Polemik Keberadaan Burung Kuntul, Antara Polusi dan Potensi

05 Maret 2019 21:02

Beberapa tahun belakangan, keberadaan burung kuntul di Kota Batusangkar menjadi polemik. Banyaknya populasi burung menyebabkan terganggunya masyarakat dengan kotoran dan bau. Di sisi lain, burung kuntul tidak boleh diganggu karena berada dalam kawasan Cagar Alam Baringin Sakti. 

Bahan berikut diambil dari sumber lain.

Context: an optimization exercise on an open-source flow, tuned for small area, a short achievable clock period and few clock cycles per item. The choices shown serve that exercise and are no tape-out recipe.

## run B
==> flow/design.v (excerpt) <==
module alu_cluster (
  input  logic          clk,
  input  logic          rst,
  input  logic          in_valid,
  output logic          in_ready,
  input  logic [145:0]  in_req,
  output logic          out_valid,
  input  logic          out_ready,
  output logic [72:0]   out_rsp
);
localparam int DATA_W     = 64;
localparam int HALF_W     = 32;  
localparam int TAG_W      = 4;
localparam int NUM_LANES  = 4;
localparam int LANE_IDX_W = 2;
localparam int FL_C = 3;
localparam int FL_V = 2;
localparam int FL_N = 1;
localparam int FL_Z = 0;
localparam logic [3:0] OP_ADD = 4'd0;
localparam logic [3:0] OP_SUB = 4'd1;
localparam logic [3:0] OP_AND = 4'd2;
localparam logic [3:0] OP_OR  = 4'd3;
localparam logic [3:0] OP_XOR = 4'd4;
localparam logic [3:0] OP_SHL = 4'd5;
localparam logic [3:0] OP_SHR = 4'd6;
localparam logic [3:0] OP_SAR = 4'd7;
localparam logic [3:0] OP_SXT = 4'd8;
localparam logic [1:0] SXT_BYTE = 2'd0;
localparam logic [1:0] SXT_HALF = 2'd1;
localparam logic [1:0] SXT_WORD = 2'd2;
localparam int REQ_W   = 146;
localparam int RQ_TAG  = 0;
localparam int RQ_B    = 4;
localparam int RQ_A    = 68;
localparam int RQ_FIN  = 132;
  ...
For scale: roughly 230 I/O pins.
==> module alu_lane, before the edit <==
module alu_lane (
  input  logic [145:0]  req,
  output logic [72:0]   rsp
);
localparam int DATA_W     = 64;
localparam int HALF_W     = 32;  
localparam int TAG_W      = 4;
localparam int NUM_LANES  = 4;
localparam int LANE_IDX_W = 2;
localparam int FL_C = 3;
localparam int FL_V = 2;
localparam int FL_N = 1;
localparam int FL_Z = 0;
localparam logic [3:0] OP_ADD = 4'd0;
localparam logic [3:0] OP_SUB = 4'd1;
localparam logic [3:0] OP_AND = 4'd2;
localparam logic [3:0] OP_OR  = 4'd3;
localparam logic [3:0] OP_XOR = 4'd4;
localparam logic [3:0] OP_SHL = 4'd5;
localparam logic [3:0] OP_SHR = 4'd6;
localparam logic [3:0] OP_SAR = 4'd7;
localparam logic [3:0] OP_SXT = 4'd8;
localparam logic [1:0] SXT_BYTE = 2'd0;
localparam logic [1:0] SXT_HALF = 2'd1;
localparam logic [1:0] SXT_WORD = 2'd2;
localparam int REQ_W   = 146;
localparam int RQ_TAG  = 0;
localparam int RQ_B    = 4;
localparam int RQ_A    = 68;
localparam int RQ_FIN  = 132;
localparam int RQ_SXT  = 136;
localparam int RQ_COND = 138;
localparam int RQ_OP   = 142;
localparam int RSP_W   = 73;
localparam int RS_TAG  = 0;
localparam int RS_TK   = 4;
localparam int RS_FL   = 5;
localparam int RS_RES  = 9;
  logic [3:0]        op;
  logic [3:0]        cond;
  logic [1:0]        sxt;
  logic [3:0]        fin;
  logic [DATA_W-1:0] a;
  logic [DATA_W-1:0] b;
  logic [TAG_W-1:0]  tag;
  logic              taken;
  assign op   = req[RQ_OP   +: 4];
  assign cond = req[RQ_COND +: 4];
  assign sxt  = req[RQ_SXT  +: 2];
  assign fin  = req[RQ_FIN  +: 4];
  assign a    = req[RQ_A    +: DATA_W];
  assign b    = req[RQ_B    +: DATA_W];
  assign tag  = req[RQ_TAG  +: TAG_W];
  flag_cond_eval cond_i (
    .cond  (cond),
    .flags (fin),
    .taken (taken)
  );
  logic is_add, is_sub, is_and, is_or, is_xor, is_shl, is_shr, is_sar, is_sxt;
  assign is_add = (op == OP_ADD);
  assign is_sub = (op == OP_SUB);
  assign is_and = (op == OP_AND);
  assign is_or  = (op == OP_OR);
  assign is_xor = (op == OP_XOR);
  assign is_shl = (op == OP_SHL);
  assign is_shr = (op == OP_SHR);
  assign is_sar = (op == OP_SAR);
  assign is_sxt = (op == OP_SXT);
  logic              inv_b;
  logic [DATA_W-1:0] bx;
  logic [DATA_W-1:0] p;
  logic [DATA_W-1:0] g;
  logic [DATA_W-1:0] gg;    
  logic [DATA_W-1:0] gp;    
  logic [DATA_W:0]   c;     
  logic [DATA_W-1:0] sum;
  assign inv_b = op[0];
  assign bx = b ^ {DATA_W{inv_b}};
  assign p  = a ^ bx;
  assign g  = a & bx;
  always_comb begin
    gg = g;
    gp = p;
    gg[0] = g[0] | (p[0] & inv_b);
    for (int l = 0; l < 6; l++)
      for (int j = (2 << l) - 1; j < DATA_W; j += (2 << l)) begin
        gg[j] = gg[j] | (gp[j] & gg[j - (1 << l)]);
        gp[j] = gp[j] & gp[j - (1 << l)];
      end
    for (int l = 4; l >= 0; l--)
      for (int j = 3 * (1 << l) - 1; j < DATA_W; j += (2 << l)) begin
        gg[j] = gg[j] | (gp[j] & gg[j - (1 << l)]);
        gp[j] = gp[j] & gp[j - (1 << l)];
      end
  end
  assign c   = {gg, inv_b};
  assign sum = p ^ c[DATA_W-1:0];
  logic [5:0]        sh;
  logic [DATA_W-1:0] sh_in;
  logic [DATA_W-1:0] sh_out;
  logic [DATA_W-1:0] sh_rev;
  logic              fill;
  assign sh   = b[5:0];
  assign fill = is_sar & a[DATA_W-1];
  always_comb begin
    for (int i = 0; i < DATA_W; i++)
      sh_in[i] = is_shl ? a[DATA_W-1-i] : a[i];
  end
  assign sh_out = DATA_W'($signed({fill, sh_in}) >>> sh);
  always_comb begin
    for (int i = 0; i < DATA_W; i++)
      sh_rev[i] = sh_out[DATA_W-1-i];
  end
  logic              s_fill;
  logic [DATA_W-1:0] keep_a;
  logic [DATA_W-1:0] ext;
  assign s_fill = (sxt == SXT_BYTE) ? a[7] : (sxt == SXT_HALF) ? a[15] : a[31];
  always_comb begin
    for (int i = 0; i < DATA_W; i++) begin
      if (i < 8)
        keep_a[i] = is_sxt;
      else if (i < 16)
        keep_a[i] = is_sxt & (sxt != SXT_BYTE);
      else if (i < 32)
        keep_a[i] = is_sxt & sxt[1];
      else
        keep_a[i] = 1'b0;
      ext[i] = is_sxt & ~keep_a[i];
    end
  end
  logic s_arith, s_p, s_g, s_b, s_shr, s_shl;
  assign s_arith = is_add | is_sub;
  assign s_p     = is_xor;
  assign s_g     = is_and | is_or;
  assign s_b     = is_or;
  assign s_shr   = is_shr | is_sar;
  assign s_shl   = is_shl;
  logic [DATA_W-1:0] res_op;
  logic [DATA_W-1:0] res;
  always_comb begin
    for (int i = 0; i < DATA_W; i++)
      res_op[i] = (s_arith & sum[i]) | (s_p & p[i]) | (s_g & g[i]) | (s_b & b[i]) |
                  (s_shr & sh_out[i]) | (s_shl & sh_rev[i]) |
                  (keep_a[i] & a[i]) | (ext[i] & s_fill);
  end
  assign res = taken ? res_op : a;
  logic fc, fv;
  assign fc = (is_add | is_sub) & c[DATA_W];
  assign fv = (is_add | is_sub) & (a[DATA_W-1] == bx[DATA_W-1]) &&
              (sum[DATA_W-1] != a[DATA_W-1]);
  assign rsp[RS_RES +: DATA_W] = res;
  assign rsp[RS_FL + FL_C]     = taken ? fc : fin[FL_C];
  assign rsp[RS_FL + FL_V]     = taken ? fv : fin[FL_V];
  assign rsp[RS_FL + FL_N]     = fin[FL_N];
  assign rsp[RS_FL + FL_Z]     = fin[FL_Z];
  assign rsp[RS_TK]            = taken;
  assign rsp[RS_TAG +: TAG_W]  = tag;
endmodule
Settings: LEC_CHECK=0, ABC_AREA=1, CAP_MARGIN=30, CORE_MARGIN=2, CORE_UTILIZATION=40, PLACE_DENSITY=0.6, SETUP_SLACK_MARGIN=2.0, SLEW_MARGIN=20; clock period 6.0 ns.
standard.sh (not shown) runs the stock make flow with config.mk's settings and CLKGATE_MAP_FILE= SYNTH_SCRIPT=/design/flow/synth_recipe.tcl, a recipe that flattens the netlist after the stock synthesis.
==> flow/flow/run.sh <==
#!/bin/bash
# The standard layout, with plain buf_1 cells as the port buffers (the resizer
# upsizes them where timing needs it).
set -euo pipefail
export BUFFER_PORTS_ARGS="-buffer_cell sky130_fd_sc_hd__buf_1"
export ADDER_MAP_FILE=
bash standard.sh > standard.log 2>&1
## Diff of input files: run C against run B
-- flow/design.v --
<<< run B, line 171
  assign is_sar = (op == OP_SAR);
  assign is_sxt = (op == OP_SXT);
  logic              inv_b;
  logic [DATA_W-1:0] bx;
  logic [DATA_W-1:0] p;
>>> run C, line 171
  assign is_sar = (op == OP_SAR);
  assign is_sxt = (op == OP_SXT);
  logic [DATA_W-1:0] bx;
  logic [DATA_W-1:0] p;
<<< run B, line 179
  logic [DATA_W:0]   c;     
  logic [DATA_W-1:0] sum;
  assign inv_b = op[0];
  assign bx = b ^ {DATA_W{inv_b}};
  assign p  = a ^ bx;
  assign g  = a & bx;
>>> run C, line 178
  logic [DATA_W:0]   c;     
  logic [DATA_W-1:0] sum;
  assign bx = b ^ {DATA_W{is_sub}};
  assign p  = a ^ bx;
  assign g  = a & bx;
<<< run B, line 186
    gg = g;
    gp = p;
    gg[0] = g[0] | (p[0] & inv_b);
    for (int l = 0; l < 6; l++)
      for (int j = (2 << l) - 1; j < DATA_W; j += (2 << l)) begin
>>> run C, line 184
    gg = g;
    gp = p;
    gg[0] = g[0] | (p[0] & is_sub);
    for (int l = 0; l < 6; l++)
      for (int j = (2 << l) - 1; j < DATA_W; j += (2 << l)) begin
<<< run B, line 198
      end
  end
  assign c   = {gg, inv_b};
  assign sum = p ^ c[DATA_W-1:0];
  logic [5:0]        sh;
>>> run C, line 196
      end
  end
  assign c   = {gg, is_sub};
  assign sum = p ^ c[DATA_W-1:0];
  logic [5:0]        sh;
<<< run B, line 223
    for (int i = 0; i < DATA_W; i++) begin
      if (i < 8)
        keep_a[i] = is_sxt;
      else if (i < 16)
        keep_a[i] = is_sxt & (sxt != SXT_BYTE);
      else if (i < 32)
        keep_a[i] = is_sxt & sxt[1];
      else
        keep_a[i] = 1'b0;
      ext[i] = is_sxt & ~keep_a[i];
    end
  end
  logic s_arith, s_p, s_g, s_b, s_shr, s_shl;
  assign s_arith = is_add | is_sub;
  assign s_p     = is_xor;
  assign s_g     = is_and | is_or;
  assign s_b     = is_or;
  assign s_shr   = is_shr | is_sar;
  assign s_shl   = is_shl;
  logic [DATA_W-1:0] res_op;
  logic [DATA_W-1:0] res;
  always_comb begin
    for (int i = 0; i < DATA_W; i++)
      res_op[i] = (s_arith & sum[i]) | (s_p & p[i]) | (s_g & g[i]) | (s_b & b[i]) |
                  (s_shr & sh_out[i]) | (s_shl & sh_rev[i]) |
                  (keep_a[i] & a[i]) | (ext[i] & s_fill);
  end
  assign res = taken ? res_op : a;
  logic fc, fv;
  assign fc = (is_add | is_sub) & c[DATA_W];
>>> run C, line 221
    for (int i = 0; i < DATA_W; i++) begin
      if (i < 8)
        keep_a[i] = ~taken | is_sxt;
      else if (i < 16)
        keep_a[i] = ~taken | (is_sxt & (sxt != SXT_BYTE));
      else if (i < 32)
        keep_a[i] = ~taken | (is_sxt & sxt[1]);
      else
        keep_a[i] = ~taken;
      ext[i] = taken & is_sxt & ~keep_a[i];
    end
  end
  logic t_arith, t_p, t_g, t_shr, t_shl;
  assign t_arith = taken & (is_add | is_sub);
  assign t_p     = taken & (is_xor | is_or);
  assign t_g     = taken & (is_and | is_or);
  assign t_shr   = taken & (is_shr | is_sar);
  assign t_shl   = taken & is_shl;
  logic [DATA_W-1:0] res;
  always_comb begin
    for (int i = 0; i < DATA_W; i++)
      res[i] = (t_arith & sum[i]) | (t_p & p[i]) | (t_g & g[i]) |
               (t_shr & sh_out[i]) | (t_shl & sh_rev[i]) |
               (keep_a[i] & a[i]) | (ext[i] & s_fill);
  end
  logic fc, fv;
  assign fc = (is_add | is_sub) & c[DATA_W];
- Run B → run C: final cell count has decreased, maximum number of pins on one net before global-route repair went up by 1.4%, total standard cell area after synthesis went down about 4%, average instance area after synthesis saw an increase.
- Run C: number of nets in the finished design is 4.9% lower than what run B reported.
- | clock-buffer cell count | higher: run C |
- Run C ended up with met5 as its top layer reached by signal wires; run B ended up with met4.
- In the metrics for run B and run C, the one carrying the higher sequential share of layout area is run B.
- Setup slack: run C less than run B
- Compared to run B, run C has count of non-CTS buffers in the layout about 11% higher.
No run of this note included a check of the RTL's function; only the layout flow was run.

re-timing with driven ports:
How much do the figures lean on ideal ports? The routed layouts below were timed once more, with nothing changed but the port constraints. Step 1 assumes that a clkbuf_16 drives the clock port and a buf_2 every other input. Step 2, shift: input delay + t, output delay - t, t = (earliest + latest rising clock arrival at the registers) / 2. This alone moves slack from input paths to output paths. Slacks: ideal ports / drivers / drivers and shift; pairs: ideal ports / drivers.
run | t, ns | setup slack, ns | worst register clock-pin slew, ns | worst data-port slew with drivers (ns) | pins driven straight from the clock port
run B | 0.408 | 2.028 / 2.009 / 1.601 | 0.07 / 0.07 | 0.09 | 1
run C | 0.402 | 1.995 / 2.021 / 1.619 | 0.07 / 0.07 | 0.07 | 1
After both steps every run listed still meets setup and hold. For run B, which loses most, drivers alone change the setup slack by -0.019 ns; drivers and shift together by -0.427 ns.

Burung Kuntul juga menyimpan potensi besar yang bisa menjadi keunggulan Tanah Datar. Untuk mengatasi hal ini, keberadaan Burung Kuntul menjadi pembahasan Diskusi Pagi di Pasar Van Der Capellen, Minggu (3/3) kemarin. Dipandu oleh Direktur Walhi Sumbar Uslaini, diskusi menghadirkan pembicara akademisi Universitas Andalas, Wilson Novarino, Camat Lima Kaum Afrizal, Kepala Perwakilan Kabarsumbar.com, Aldoris, dan Direktur PBHI Sumbar Wengki Purwanto.

Camat Lima Kaum yang akrab dipanggil Ayah memaparkan, aroma kotoran burung bangau menganggu kenyamanan dari aroma dan kotoran yang jatuh. Dikhawatirkan akan membawa virus flu burung karena tidak bisa dikontrol jumlah populasi dan keberadaannya. Kotoran burung bangau mengotori lingkungan dan mobil yg parkir dibawah pohon.

“Jadi malu kita sama pengunjung kota yang tidak tahu di atas beringin ada burung bangau,” ujar pria murah senyum ini.

Di sisi lain, menurutnya masyarakat seputaran Batusangkar khususnya di Kecamatan Sungai Tarab dan Sungayang tidak bisa lagi melakukan minapadi dengan melepas bibit ikan ke sawah. Sebab petani khawatir ikannya dimakan oleh bangau.

Sedangkan Aldoris, perwakilan kabarsumbar.com di Tanah Datar yang tinggal di kawasan pohon Baringin itu menceritakan, dia dan keluarganya tinggal di sekitar habitat burung bangau, dan merasa sangat terganggu dengan keberadaan burung kuntul tersebut.

“Tahun 2014 anak saya terkena ISPA (Infeksi Saluran Pernafasan Akut) hingga meninggal dunia. Saya menduga polusi yang disebabkan bangau ini salah satu pemicunya. Kalau memang burung kuntul ini tidak boleh diganggu, pihak terkait harusnya mencarikan solusi bagaimana burung ini bisa tetap terlindungi, namun juga tidak mengganggu masyarakat,” ujarnya.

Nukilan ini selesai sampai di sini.